After the marriage had taken place, Tūrongo's elderly father Tāwhao travelled to Pukehou and invited Tūrongo to return to Kāwhia. There he divided his lands between Whatihua and Tūrongo, roughly along the aukati line that later formed the northern boundary of the King Country. The north went to Whatihua, who remained at Kāwhia, while the south went to Tūrongo, who was sent inland and settled at Rangiātea, near Waikeria and Ōtorohanga.

Tūrongo had told Māhina-a-rangi to come to join him when she was ready to give birth. When that time approached, she went with a party of her people via Lake Waikaremoana, Te Wairoa, and Rotorua, before heading west. At Ōkoroire she gave birth and the hot spring where she bathed afterwards is now known as Te Wai Takahanga a Māhina-a-rangi. She named the son Raukawa, after the perfume she had worn when he was conceived. Then she carried on, crossing the Waikato River north of Cambridge. At this point her dog ran off to Tūrongo and brought him to meet Māhina-a-rangi. Tūrongo led her and her people to Rangiātea, and carried out the tohi baptismal ritual for Raukawa.
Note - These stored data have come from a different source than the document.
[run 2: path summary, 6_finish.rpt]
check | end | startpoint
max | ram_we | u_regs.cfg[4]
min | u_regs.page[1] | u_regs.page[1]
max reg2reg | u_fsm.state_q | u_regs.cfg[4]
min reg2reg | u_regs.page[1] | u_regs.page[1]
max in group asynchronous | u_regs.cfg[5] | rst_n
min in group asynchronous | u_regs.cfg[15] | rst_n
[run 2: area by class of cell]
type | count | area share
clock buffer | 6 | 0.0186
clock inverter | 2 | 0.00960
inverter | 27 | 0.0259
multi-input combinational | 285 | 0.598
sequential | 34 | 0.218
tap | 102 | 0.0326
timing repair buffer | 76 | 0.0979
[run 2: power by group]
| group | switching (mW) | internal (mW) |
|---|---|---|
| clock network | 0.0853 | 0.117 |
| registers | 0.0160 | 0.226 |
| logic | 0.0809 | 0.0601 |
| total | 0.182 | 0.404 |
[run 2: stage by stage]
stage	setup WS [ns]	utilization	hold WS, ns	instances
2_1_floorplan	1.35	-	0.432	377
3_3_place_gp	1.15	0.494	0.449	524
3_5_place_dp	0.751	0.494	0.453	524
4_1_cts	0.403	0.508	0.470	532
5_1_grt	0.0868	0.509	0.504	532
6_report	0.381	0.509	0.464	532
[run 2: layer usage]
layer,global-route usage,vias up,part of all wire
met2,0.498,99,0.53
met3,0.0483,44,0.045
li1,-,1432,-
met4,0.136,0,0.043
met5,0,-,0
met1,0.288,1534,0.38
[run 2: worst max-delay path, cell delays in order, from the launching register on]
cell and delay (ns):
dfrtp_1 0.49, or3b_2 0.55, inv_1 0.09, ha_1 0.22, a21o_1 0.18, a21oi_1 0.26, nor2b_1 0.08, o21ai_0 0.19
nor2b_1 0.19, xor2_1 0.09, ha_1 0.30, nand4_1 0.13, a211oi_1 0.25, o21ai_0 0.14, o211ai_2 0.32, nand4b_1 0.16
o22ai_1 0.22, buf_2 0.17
$ cat src/rtl/rtc_tick_pkg.sv
package rtc_tick_pkg;
    // Control word, bit 0 at the end of the list
    typedef struct packed {
        logic [1:0] period_sel;   // bits 4:3
        logic       mode12;       // bit 2
        logic       alarm_en;     // bit 1
        logic       run;          // bit 0
    } rtc_ctrl_t;

    typedef enum logic [1:0] {
        EV_EVERY    = 2'd0,
        EV_SEC_ZERO = 2'd1,
        EV_MIN_ZERO = 2'd2,
        EV_HR_ZERO  = 2'd3
    } ev_sel_e;
endpackage

$ cat src/rtl/rtc_subsec_div.sv
module rtc_subsec_div #(
    parameter int SUB_W      = 15,
    parameter int HOUR_TICKS = 3600,
    parameter int HOUR_INIT  = 1800
) (
    input  logic        clk,
    input  logic        rst_n,
    input  logic        run_i,
    input  logic        en_i,
    input  logic [15:0] comp_i,
    output logic        tick_o
);
    localparam int PW = ((SUB_W + 2) > 17) ? (SUB_W + 2) : 17;
    localparam int HW = $clog2(HOUR_TICKS + 1);
    localparam logic [PW-1:0] PERIOD = {{(PW-1){1'b0}}, 1'b1} << SUB_W;

    typedef struct packed {
        logic [PW-1:0] remain;
        logic [HW-1:0] hour;
        logic          tick;
    } div_state_t;

    div_state_t st_d, st_q;
    logic signed [PW:0] trimmed;
    logic [PW-1:0]      trim_len;

    always_comb begin
        trimmed  = $signed({1'b0, PERIOD}) - $signed({{(PW+1-16){comp_i[15]}}, comp_i});
        trim_len = (trimmed[PW] || trimmed == '0) ? PW'(1) : trimmed[PW-1:0];

        st_d      = st_q;
        st_d.tick = 1'b0;
        if (run_i && en_i) begin
            if (st_q.remain == PW'(1)) begin
                st_d.tick = 1'b1;
                if (st_q.hour == HW'(1)) begin
                    st_d.hour   = HW'(HOUR_TICKS);
                    st_d.remain = trim_len;
                end else begin
                    st_d.hour   = st_q.hour - 1'b1;
                    st_d.remain = PERIOD;
                end
            end else begin
                st_d.remain = st_q.remain - 1'b1;
            end
        end
    end

    always_ff @(posedge clk) begin
        if (!rst_n) begin
            st_q.remain <= PERIOD;
            st_q.hour   <= HW'(HOUR_INIT);
            st_q.tick   <= 1'b0;
        end else begin
            st_q <= st_d;
        end
    end

    assign tick_o = st_q.tick;

    // a stopped divider keeps its partial second
    assert_pause_holds_R6: assert property (@(posedge clk) disable iff (!rst_n)
        !run_i |=> $stable(st_q.remain));
    // the divider never sits at zero, so a trimmed second cannot wrap
    assert_remain_nonzero_R5: assert property (@(posedge clk) disable iff (!rst_n)
        st_q.remain != '0);
    // the hour counter never reaches zero
    assert_hour_nonzero_R5: assert property (@(posedge clk) disable iff (!rst_n)
        st_q.hour != '0);
    // a tick needs a counted strobe while running
    assert_tick_source_R4: assert property (@(posedge clk) disable iff (!rst_n)
        st_q.tick |-> $past(run_i && en_i));
endmodule

$ cat src/rtl/rtc_alarm_cnt.sv
module rtc_alarm_cnt #(
    parameter int ALM_W      = 20,
    parameter int ALARM_INIT = 1800
) (
    input  logic             clk,
    input  logic             rst_n,
    input  logic             tick_i,
    input  logic             reload_i,
    input  logic [ALM_W-1:0] reload_val_i,
    input  logic             alm_en_i,
    output logic             evt_o
);
    typedef struct packed {
        logic [ALM_W-1:0] cnt;
        logic             evt;
    } alm_state_t;

    alm_state_t st_d, st_q;

    always_comb begin
        st_d     = st_q;
        st_d.evt = 1'b0;
        if (reload_i) begin
            st_d.cnt = reload_val_i;
        end else if (tick_i) begin
            if (st_q.cnt == ALM_W'(1) && alm_en_i) st_d.evt = 1'b1;
            if (st_q.cnt != '0) st_d.cnt = st_q.cnt - 1'b1;
        end
    end

    always_ff @(posedge clk) begin
        if (!rst_n) begin
            st_q.cnt <= ALM_W'(ALARM_INIT);
            st_q.evt <= 1'b0;
        end else begin
            st_q <= st_d;
        end
    end

    assign evt_o = st_q.evt;

    // an alarm pulse follows a tick taken with the alarm enabled
    assert_alarm_after_tick_R9: assert property (@(posedge clk) disable iff (!rst_n)
        st_q.evt |-> ($past(tick_i) && $past(alm_en_i)));
    // the pulse lasts one cycle
    assert_alarm_single_R9: assert property (@(posedge clk) disable iff (!rst_n)
        st_q.evt |=> !st_q.evt);
    // a reload lands the presented value
    assert_reload_value_R8: assert property (@(posedge clk) disable iff (!rst_n)
        reload_i |=> st_q.cnt == $past(reload_val_i));
endmodule

$ cat src/rtl/rtc_period_sel.sv
module rtc_period_sel
    import rtc_tick_pkg::*;
(
    input  logic       clk,
    input  logic       rst_n,
    input  logic       tick_i,
    input  ev_sel_e    sel_i,
    input  logic [5:0] sec_i,
    input  logic [5:0] min_i,
    input  logic [4:0] hour_i,
    output logic       evt_o
);
    logic evt_d, evt_q;
    logic hit;

    always_comb begin
        unique case (sel_i)
            EV_EVERY:    hit = 1'b1;
            EV_SEC_ZERO: hit = (sec_i == '0);
            EV_MIN_ZERO: hit = (min_i == '0);
            default:     hit = (hour_i == '0);
        endcase
        evt_d = tick_i && hit;
    end

    always_ff @(posedge clk) begin
        if (!rst_n) evt_q <= 1'b0;
        else        evt_q <= evt_d;
    end

    assign evt_o = evt_q;

    // a periodic pulse only ever follows a tick
    assert_periodic_after_tick_R7: assert property (@(posedge clk) disable iff (!rst_n)
        evt_q |-> $past(tick_i));
    // the every-second select never skips a tick
    assert_every_tick_R7: assert property (@(posedge clk) disable iff (!rst_n)
        (tick_i && sel_i == EV_EVERY) |=> evt_q);
endmodule

$ cat src/rtl/rtc_tick_alarm.sv
module rtc_tick_alarm
    import rtc_tick_pkg::*;
#(
    parameter int SUB_W      = 15,
    parameter int HOUR_TICKS = 3600,
    parameter int HOUR_INIT  = 1800,
    parameter int ALARM_INIT = 1800,
    parameter int ALM_W      = 20
) (
    input  logic             clk,
    input  logic             rst_n,
    input  logic             en32k_i,
    input  logic             ctrl_we,
    input  logic [7:0]       ctrl_wdata,
    input  logic             comp_hi_we,
    input  logic             comp_lo_we,
    input  logic [7:0]       comp_wbyte,
    input  logic             alarm_load,
    input  logic [ALM_W-1:0] alarm_secs,
    input  logic [5:0]       cur_sec,
    input  logic [5:0]       cur_min,
    input  logic [4:0]       cur_hour,
    output logic [4:0]       ctrl_rd,
    output logic [15:0]      comp_rd,
    output logic             sec_tick,
    output logic             periodic_evt,
    output logic             alarm_evt
);
    typedef struct packed {
        rtc_ctrl_t   ctrl;
        logic [15:0] comp;
    } regs_t;

    regs_t regs_d, regs_q;
    logic  reload;

    always_comb begin
        regs_d = regs_q;
        if (ctrl_we)    regs_d.ctrl       = rtc_ctrl_t'(ctrl_wdata[4:0]);
        if (comp_hi_we) regs_d.comp[15:8] = comp_wbyte;
        if (comp_lo_we) regs_d.comp[7:0]  = comp_wbyte;
        // the reload looks at the control word as it stands after this write
        reload = (ctrl_we || alarm_load) && regs_d.ctrl.run && regs_d.ctrl.alarm_en;
    end

    always_ff @(posedge clk) begin
        if (!rst_n) regs_q <= '0;
        else        regs_q <= regs_d;
    end

    rtc_subsec_div #(
        .SUB_W     (SUB_W),
        .HOUR_TICKS(HOUR_TICKS),
        .HOUR_INIT (HOUR_INIT)
    ) u_div (
        .clk   (clk),
        .rst_n (rst_n),
        .run_i (regs_q.ctrl.run),
        .en_i  (en32k_i),
        .comp_i(regs_q.comp),
        .tick_o(sec_tick)
    );

    rtc_alarm_cnt #(
        .ALM_W     (ALM_W),
        .ALARM_INIT(ALARM_INIT)
    ) u_alarm (
        .clk         (clk),
        .rst_n       (rst_n),
        .tick_i      (sec_tick),
        .reload_i    (reload),
        .reload_val_i(alarm_secs),
        .alm_en_i    (regs_q.ctrl.alarm_en),
        .evt_o       (alarm_evt)
    );

    rtc_period_sel u_period (
        .clk   (clk),
        .rst_n (rst_n),
        .tick_i(sec_tick),
        .sel_i (ev_sel_e'(regs_q.ctrl.period_sel)),
        .sec_i (cur_sec),
        .min_i (cur_min),
        .hour_i(cur_hour),
        .evt_o (periodic_evt)
    );

    assign ctrl_rd = regs_q.ctrl;
    assign comp_rd = regs_q.comp;

    // a control write is visible on the readback one cycle later
    assert_ctrl_readback_R2: assert property (@(posedge clk) disable iff (!rst_n)
        ctrl_we |=> ctrl_rd == $past(ctrl_wdata[4:0]));
    // a high-byte-only write leaves the low byte alone
    assert_comp_lo_kept_R3: assert property (@(posedge clk) disable iff (!rst_n)
        (comp_hi_we && !comp_lo_we) |=> comp_rd[7:0] == $past(comp_rd[7:0]));
endmodule

$ cat config.mk
export PLATFORM = sky130hd
export DESIGN_NAME = rtc_tick_alarm
export DESIGN_NICKNAME = d
export VERILOG_FILES = /design/src/rtl/rtc_tick_pkg.sv /design/src/rtl/rtc_subsec_div.sv /design/src/rtl/rtc_alarm_cnt.sv /design/src/rtl/rtc_period_sel.sv /design/src/rtl/rtc_tick_alarm.sv
export SDC_FILE = /design/constraint.sdc
export NUM_CORES = 1
export LEC_CHECK = 0
export BUFFER_PORTS_ARGS = -buffer_cell sky130_fd_sc_hd__buf_4
export CORE_AREA = 2 2 93 95
export CTS_BUF_LIST = sky130_fd_sc_hd__clkbuf_2 sky130_fd_sc_hd__clkbuf_4 sky130_fd_sc_hd__clkbuf_8
export DETAILED_ROUTE_END_ITERATION = 8
export DIE_AREA = 0 0 95 97
export GPL_ROUTABILITY_DRIVEN = 1
export MAX_ROUTING_LAYER = met4
export PLACE_DENSITY = 0.76
export SETUP_SLACK_MARGIN = 0.2
export SLEW_MARGIN = 0
export SYNTH_ARGS = -nofsm -noshare
export SYNTH_HDL_FRONTEND = slang
export SYNTH_SLANG_ARGS = --single-unit
export TNS_END_PERCENT = 100
$ cat constraint.sdc
create_clock -name clk -period 2.2 [get_ports clk]
set_input_delay 0.44 -clock clk [delete_from_list [all_inputs] [get_ports clk]]
set_output_delay 0.44 -clock clk [all_outputs]
set_load 0.02 [all_outputs]
# Word level (Yosys, flattened, before mapping)
# Index checks and enable logic that the tools add are counted.
totals:
  wordCells: 52
  input_bits: 60
  output_inout_bits: 24
  register_bits: 73
classes:
  addsub: 4
  n_eq_ne: 5
  n_mux: 10
  n_reduce_logical: 19
  bitwise: 2
ops:
  columns: ["op", "count"]
  rows:
  - ["two-way mux 20 bit", 2]
  - ["two-way mux 17 bit", 2]
  - ["two-way mux 29 bit", 1]
  - ["two-way mux 21 bit", 1]
  - ["== test 20 x 1 -> 1 bit (second input constant)", 1]
  - ["nonzero test 20 bit", 1]
  - ["subtractor 20 x 1 -> 20 bit (second input constant)", 1]
  - ["logical NOT 18 bit", 1]
  - ["subtractor 17 x 16 -> 18 bit (first input constant)", 1]
  - ["== test 17 x 1 -> 1 bit (second input constant)", 1]
  - ["subtractor 17 x 1 -> 17 bit (second input constant)", 1]
  - ["== test 12 x 1 -> 1 bit (second input constant)", 1]
  - ["logical NOT 6 bit", 2]
  - ["subtractor 12 x 1 -> 12 bit (second input constant)", 1]
  - ["AND reduction 2 bit", 3]
  - ["logical AND 1 bit", 5]
  - ["logical NOT 5 bit", 1]
  - ["nonzero test 2 bit", 2]
  - ["one-hot mux 1 bit (3 select lines)", 1]
  - ["OR reduction 3 bit", 1]
  - ["== test 2 x 1 -> 1 bit (second input constant)", 1]
  - ["== test 2 bit (second input constant)", 1]
  - ["logical NOT 2 bit", 1]
  - ["logical OR 1 bit", 2]
  - ["other kinds (3)", 5]

# Longest topological paths before layout
# Gate-level depths: netlist (run 1).
depth:
  word_depth: 6
  ltp_mapped: 10
  ltp_nobuf: 8

# Modules after synthesis
# From an unflattened synthesis (run 1), not the netlist that was laid out.
hier_totals:
  hier_cells: 521
  hier_area_um2: 4365.4
modules_own_cells:
  columns: ["module", "instances", "cells_per_inst", "area_each_um2", "seq_area_each_um2"]
  rows:
  - ["rtc_subsec_div", 1, 287, 2202.1, 600.6]
  - ["rtc_alarm_cnt", 1, 150, 1262.5, 420.4]
  - ["rtc_tick_alarm", 1, 71, 814.5, 420.4]
  - ["rtc_period_sel", 1, 13, 86.3, 20.0]

# Worst setup path before layout (run 1)
# No wires, ideal clock.
synth_path:
  path_kind: "flip-flop to flip-flop"
  startpoint: "reg regs_q[0], in the netlist comp_rd[0]"
  endpoint: "reg u_div.st_q[14] (netlist bit)"
  setup_time_ps: 137
  slack_ps: -254
  period_less_slack_ps: 2454
  path_stages_with_launch: 7
  arrival_time_ps: 2317
  path_buffers: 0
  required_ps: 2063
  path_cell_list: "dfxtp_1 -> or4_4 -> or3_1 -> xor2_1 -> or4_1 -> o311ai_1 -> a221oi_1"
synth_between:
  elab_chain_cells: 6
synth_lines:
  columns: ["item", "line_no", "text"]
  rows:
  - ["start, declared", "rtc_tick_alarm.sv:34", "regs_t regs_d, regs_q;"]
  - ["start signal, assigned", "rtc_tick_alarm.sv:48", "else regs_q <= regs_d;"]
  - ["subtractor 17 x 16 -> 18 bit (*)", "rtc_subsec_div.sv:28", "trimmed = $signed({1'b0, PERIOD}) - $signed({{(PW+1-16){comp_i[15]}}, comp_i});"]
  - ["logical NOT 18 bit", "rtc_subsec_div.sv:29", "trim_len = (trimmed[PW] || trimmed == '0) ? PW'(1) : trimmed[PW-1:0];"]
  - ["logical OR 1 bit", "rtc_subsec_div.sv:29", null]
  - ["two-way mux 17 bit (*)", "rtc_subsec_div.sv:29", null]
  - ["two-way mux 29 bit (*)", "rtc_subsec_div.sv:36", "if (st_q.hour == HW'(1)) begin"]
  - ["two-way mux 17 bit (*)", "rtc_subsec_div.sv:34", "if (st_q.remain == PW'(1)) begin"]
  - ["end signal, assigned", "rtc_subsec_div.sv:55", "st_q <= st_d;"]
  - ["end, declared", "rtc_subsec_div.sv:23", "div_state_t st_d, st_q;"]
# Every way passes the cells marked *; elsewhere a longest branch is shown, timed or not.
# A chain may end at the register's enable or synchronous reset.

# Worst setup path in the final report (run 1)
layout_path:
  startpoint: "reg u_div.st_q[22] (netlist bit)"
  endpoint: "reg u_div.st_q[12] (netlist bit)"
layout_between:
  elab_chain_cells: 2
layout_lines:
  columns: ["item", "line_no"]
  rows:
  - ["== test 17 x 1 -> 1 bit", "rtc_subsec_div.sv:34"]
  - ["AND reduction 2 bit (no line)", null]
# Every way passes these cells.

==> results of run 1 <==
area by class of cell:
cell class              count  area, µm²  share of cell area [%]
multi-input cells         387       2860                    47.3
clock inverters             6       67.6                    1.12
well taps                 105        131                    2.18
flip-flops and latches     73       1470                    24.4
repair buffers            162       1340                    22.1
inverters                  11       41.3                   0.684
clock buffers              10        131                    2.18
stage by stage:
| stage | setup slack [ns] | cell area (µm²) |
|---|---|---|
| after detailed placement | -0.202 | 5180 |
| final | -0.183 | 6030 |
| after CTS | -0.137 | 5700 |
| after global placement | -0.171 | 5180 |
| after global routing | -0.280 | 6030 |
| after floorplan | -0.172 | 4170 |
cell usage after synthesis, types with 2 or more instances:
library cell | n | area [µm²]
nand2b_1 | 3 | 18.8
nor3_1 | 21 | 105
dfxtp_1 | 73 | 1460
nand4_1 | 6 | 37.5
inv_1 | 10 | 37.5
nand2_1 | 30 | 113
a31oi_1 | 11 | 68.8
or4_4 | 2 | 22.5
a211oi_1 | 4 | 30.0
mux2i_1 | 24 | 240
o31a_1 | 3 | 26.3
or3_1 | 7 | 43.8
and3_1 | 7 | 43.8
clkbuf_1 | 23 | 86.3
o31ai_1 | 2 | 15.0
o41ai_1 | 2 | 17.5
o22ai_1 | 3 | 18.8
nor3b_1 | 3 | 22.5
nand3_1 | 16 | 80.1
nor4_1 | 19 | 119
nand4b_1 | 3 | 26.3
or4_1 | 6 | 45.0
nor4b_1 | 4 | 35.0
o2111ai_1 | 2 | 17.5
a221oi_1 | 3 | 26.3
xnor2_1 | 22 | 193
nor2_1 | 58 | 218
buf_4 | 2 | 15.0
ha_1 | 8 | 100
a21oi_1 | 32 | 160
and2_1 | 2 | 12.5
or2_2 | 2 | 12.5
xor2_1 | 16 | 140
nand3b_1 | 5 | 37.5
o221a_2 | 3 | 33.8
o21a_1 | 2 | 15.0
o21ai_0 | 34 | 170
o211ai_1 | 5 | 37.5
metal layers:
layer	vias up	share of wire, %	global-route usage, %
li1	2129	-	-
met1	2102	40	30.9
met2	161	52	47.0
met3	33	5.1	4.21
met4	0	3.0	9.70
met5	-	0	-
critical path, cell delays in order (launching register included):
cell and delay [ns]:
dfxtp_2 0.33, or4_4 0.56, nor4b_4 0.36, buf_4 0.20, nand3_4 0.10, nor4_4 0.36
buf_4 0.18, buf_6 0.08, a311oi_2 0.08
sequential cells by signal, indices dropped and copies added, names as in the netlist:
| register | cells |
|---|---|
| u_alarm.evt_o | 1 |
| u_alarm.st_q | 20 |
| ctrl_rd | 5 |
| comp_rd | 16 |
| u_div.st_q | 29 |
| u_period.evt_o | 1 |
| u_div.tick_o | 1 |
timing repair:
item	CTS	global route
resized for setup	48	39
gates cloned	1	0
setup buffers	12	15
endpoints found under the setup margin	31	45
pin swaps	27	21
worst max-delay path by stage:
| stage | start | to | slack [ns] | cells after the start |
|---|---|---|---|---|
| final | u_div.st_q[22] | u_div.st_q[12] | -0.18 | 8 |
| after global routing | u_div.st_q[22] | u_div.st_q[12] | -0.28 | 8 |
| after CTS | comp_rd[0] | u_div.st_q[14] | -0.14 | 6 |
| after detailed placement | comp_rd[0] | u_div.st_q[14] | -0.20 | 6 |
| after global placement | comp_rd[0] | u_div.st_q[14] | -0.17 | 6 |
| after floorplan | comp_rd[0] | u_div.st_q[14] | -0.17 | 6 |
power breakdown:
group | switching, mW | leakage [nW] | internal, mW | total (mW)
Combinational | 0.427 | 1.75 | 0.429 | 0.856
Clock | 0.541 | 0.0963 | 0.540 | 1.08
Sequential | 0.0737 | 0.599 | 1.38 | 1.45
Total | 1.04 | 2.44 | 2.35 | 3.39
logic make-up after synthesis:
logic type | Yosys count | synth area share [%]
DFF | 73 | 35.5
buffers and inverters | 38 | 3.86
adders and majority gates | 8 | 2.43
and+or+nand+nor | 201 | 26.7
AOI/OAI and AO/OA | 115 | 17.3
muxes | 25 | 6.11
xor gates and xnor gates | 38 | 8.08
==> run metrics, run 1 <==
status=finished with violations; violated checks=design-rule violations, negative setup slack; initial antenna violation count=0; hold path cells=3; synthesized net count=566; Hold Crit Start=alarm_secs[9]; IO buf count=80; CTS H-Tree Depth=3; initial core utilization=50.6%; leakage dissipation=2.44 nW; vias=4,425; number of synthesized register bits=73; post-synthesis cell type count=58; Layout Cells excl Fill=754; Post-synth EDFFs=0; Clock Path Buffers=2; Worst setup SP type=register; CP arrival=2.61 ns; Syn Area/Cell=8.27 µm²; Async SR Flop Fraction=0%; CTS root buffer=clkbuf_8; Filler Cell Count=572; chip width=95 µm; final setup fails=28; hold_buf cts=0; nets@finish=712; CP max FO=3; Max Cap Viol=0; mapped cell area=0.00412 mm²; Slew headroom=68.0%; Setup TNS Final=-2.44 ns; Die Y=97 µm; Top-Level Pins=84; worst r2r src=u_div.st_q[22]; max-slew violations=0; DRT iter0 DRCs=247; WP data required=2.42 ns; overall power=3.39 mW; sequential share of the synthesized area=35.5%; Antenna Nets Post-Route=0; cell area power density=562 mW/mm²; Worst-Skew Late Latency=0.36 ns; area of the die=0.00922 mm²; DR DRC count=2; WL/cell=17.0 µm; maximum number of pins on one net before global-route repair=36; dpl hpwl=8220 µm; Worst-Margin Slew=0.479 ns; crit path kind=register to register; ANT cells=0; Worst Hold Slack=0.319 ns; global-route wire length before repair=19,500 µm; Placer Congestion=0.908; setup ws final=-0.183 ns; grt ovf=0; Layout area overhead=46.5%; Hold Fails Final Rpt=0; min-delay worst type=input port to register; Finished Core Util=74.2%; path depth of the worst reg2reg path=8; share of layout cells above drive strength 1=39.0%; clk slew on worst S/H paths=0.08 ns; row cnt=33; CP Capture Type=register; cell total after placement=710; Post-Route WL=12,800 µm; vias per inst=5.87; most common cell after layout, fill and taps aside=buf_4; Reg-to-Reg End=u_div.st_q[12]; Ys Warns=0; Fin Clk Skew=0.0109 ns; hold endpoint=u_alarm.st_q[10]; CTS sink count=73; DRT Pass-1 Iters=6; Primary FF master, synth=dfxtp_1; commonest cells after routing, fill and taps aside=buf_4 (145), dfxtp_1 (66), nor2_1 (53); f_max=420 MHz; vias in the first global route=4,201; setup repair after global routing missed its margin=yes; post-synthesis cell count=498; Period minus WS final=2.38 ns; Tot GR Track Use=27.0%; TritonCTS clock tree=yes; Peak VDD IR=450 µV; total core area=0.00813 mm²; part of the cycle the worst path needs=108%; worst reg2reg setup slack=-0.18 ns; CTS buffer count=9
Power figures use the tool's default switching activity.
The family are mentioned in a nineteenth century song, Te pātere a Ngoki. The official residence of the Māori king and the meeting house at Turangawaewae marae in Ngāruawāhia are Turongo House and Mahinarangi meeting house, named in honour of the couple. The names were suggested by Sir Āpirana Ngata, to commemorate the links between Tainui and Ngāti Porou, which had supplied funding and carvers for the construction of the buildings.

==Family==
Tūrongo and Māhina-a-rangi had two offspring:
- Raukawa, the ancestor of Ngāti Raukawa, who had four sons, with Turongoihi:
- Rereahu, ancestor of Ngāti Maniapoto, Ngāti Hauā, and Ngāti Korokī Kahukura
- Kurawari, who married a distant cousin, Wharerere, and had several children:
- Whāita, ancestor of Ngāti Whāita
- Korokore, who married Parahore and whose death sparked the Ngāti Raukawa–Ngāti Kahu-pungapunga War
- Whakatere, the ancestor of Ngāti Whakatere:
- Poutū-te-rangi, who settled on the south shore of Lake Taupō and was killed in the Ngāti Tama–Ngāti Tūwharetoa War.
- Takihiku, the ancestor of Ngāti Takihiku, who married Maikuku-tara and had four sons:
- Tama-te-hura
- Upoko-iti, who joined the war against Ngāti Kahu-pungapunga and was father of Te Ata-inutai, who led a raid against Tuwharetoa.
- Wairangi, the ancestor of Ngāti Wairangi, a hapū ('subtribe' or 'clan') of Ngāti Raukawa
- Pipito, an ancestor of Te Rauparaha.
- Hinewai, who married Mōtai, a son of Tūrongo's brother Whatihua, and had a son Kura-nui, whose daughter Rerei-ao married Pikiao, creating a link between Tainui and Te Arawa that was considered very important in Tainui whakapapa. Through her son Hekemaru, she is the ancestor of Ngāti Mahuta and, in some accounts, Ngāti Pāoa.

==Bibliography==
- Grace, John Te Herekiekie (1959). "Tuwharetoa: The history of the Maori people of the Taupo District"
- Jones, Pei Te Hurinui (2004). "Ngā iwi o Tainui : nga koorero tuku iho a nga tuupuna = The traditional history of the Tainui people"
- Te Rangi Hīroa (1910). "Wairangi, He Tipuna No Ngati-Raukawa / Wairangi, an Ancestor of Ngati-Raukawa"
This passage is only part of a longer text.